Jean Bennett Smiling Portrait Image for Profile

Jean Bennett, MD, Ph.D.
University of Pennsylvania School of Medicine

Jean Bennett, MD, Ph.D.

Dr. Jean Bennett was recruited to the Scheie Eye Institute at University of Pennsylvania’s School of Medicine in 1992 where she has spent the past three decades developing gene-based strategies for treating inherited retinal degenerations. There she has run a true bench-to-bedside translational research program and, in the process, has trained hundreds of physician-scientists, many of whom are now leaders in translational research around the globe.

She was the scientific leader of a team that translated reversal of blindness in animal models to demonstration of efficacy and safety of gene therapy in children and adults. She was the scientific director of clinical studies at the Children’s Hospital of Philadelphia that led to first FDA-approved gene therapy for a genetic disease (blindness due to RPE65 deficiency). These studies were sponsored by Spark Therapeutics, a company that she co-founded but in which she waived financial benefit. She helped develop the primary outcome measure for the trial that led in 2017 to the first US FDA-approved gene therapy product. It also led to approval of the reagent, “Luxturna”, by the European Medicines Agency.

Jean continues to develop gene-based therapies for retinal degenerative diseases and to tackle some of the limitations of current gene therapy technologies. She recently co-founded Opus Genetics to help those patients and families that suffer from conditions that are so rare that they have been neglected by big pharma.

Jean graduated from Yale College with a BS in Honors Biology. She received her PhD (Zoology, Cell and Developmental Biology) from the University of California, Berkeley and her MD from Harvard Medical School. She then received post-graduate training at Yale University and Johns Hopkins in Human Genetics and Developmental Genetics. An internationally recognized expert in gene therapy, Dr. Bennett has authored more than 120 peer-reviewed papers.
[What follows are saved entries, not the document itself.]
`config.mk`:
```
export PLATFORM = sky130hd
export DESIGN_NAME = snd_audio_top
export DESIGN_NICKNAME = d
export VERILOG_FILES = /design/src/hdl/snd_reg_pkg.sv /design/src/hdl/snd_audio_pkg.sv /design/src/hdl/snd_apb_regs.sv /design/src/hdl/square_tone.sv /design/src/hdl/direct_sound_fifo.sv /design/src/hdl/snd_mixer.sv /design/src/hdl/snd_audio_top.sv
export SDC_FILE = /design/constraint.sdc
export NUM_CORES = 1
export LEC_CHECK = 0
export BUFFER_PORTS_ARGS = -buffer_cell sky130_fd_sc_hd__buf_2
export CORE_MARGIN = 3
export CORE_UTILIZATION = 40
export DETAILED_ROUTE_END_ITERATION = 12
export GPL_ROUTABILITY_DRIVEN = 0
export HOLD_SLACK_MARGIN = 0.15
export PLACE_DENSITY = 0.53
export SLEW_MARGIN = 20
export SYNTH_ARGS = -nofsm -noshare
export SYNTH_HDL_FRONTEND = slang
export SYNTH_HIERARCHICAL = 1
export SYNTH_SLANG_ARGS = --single-unit
```
`constraint.sdc`:
```
create_clock -name clk_100 -period 10.1 [get_ports clk_100]
set_input_delay 2.02 -clock clk_100 [delete_from_list [all_inputs] [get_ports clk_100]]
set_output_delay 2.02 -clock clk_100 [all_outputs]
set_load 0.02 [all_outputs]
```
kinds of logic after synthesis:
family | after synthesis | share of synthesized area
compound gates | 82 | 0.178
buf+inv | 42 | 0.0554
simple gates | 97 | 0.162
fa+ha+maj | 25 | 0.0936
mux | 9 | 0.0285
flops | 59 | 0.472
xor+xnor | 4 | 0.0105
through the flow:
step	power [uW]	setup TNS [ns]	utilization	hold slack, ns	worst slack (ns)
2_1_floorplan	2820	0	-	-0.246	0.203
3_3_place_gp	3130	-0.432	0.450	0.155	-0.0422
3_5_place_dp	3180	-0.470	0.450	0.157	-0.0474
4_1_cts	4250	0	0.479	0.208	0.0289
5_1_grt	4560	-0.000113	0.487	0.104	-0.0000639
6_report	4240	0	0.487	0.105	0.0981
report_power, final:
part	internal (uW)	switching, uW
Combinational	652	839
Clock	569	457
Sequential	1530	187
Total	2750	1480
She received The Retina Research Foundation Pyron Award, the Retina International Special Recognition Award, The John Scott Award, the Albert C. Muse Prize, the Lluria Liggett Gund Award, the Charles L. Schepens Award, the Smithsonian Ingenuity Award and was a co-recipient of the Champalimaud Vision Award, the Sanford Lorraine Cross Award, the Greenberg Prize to End Blindness and the Future Vision Award.

She is a member of the National Academy of Medicine, the National Academy of Science, the Association of American Physicians and the American Academy of Arts and Sciences.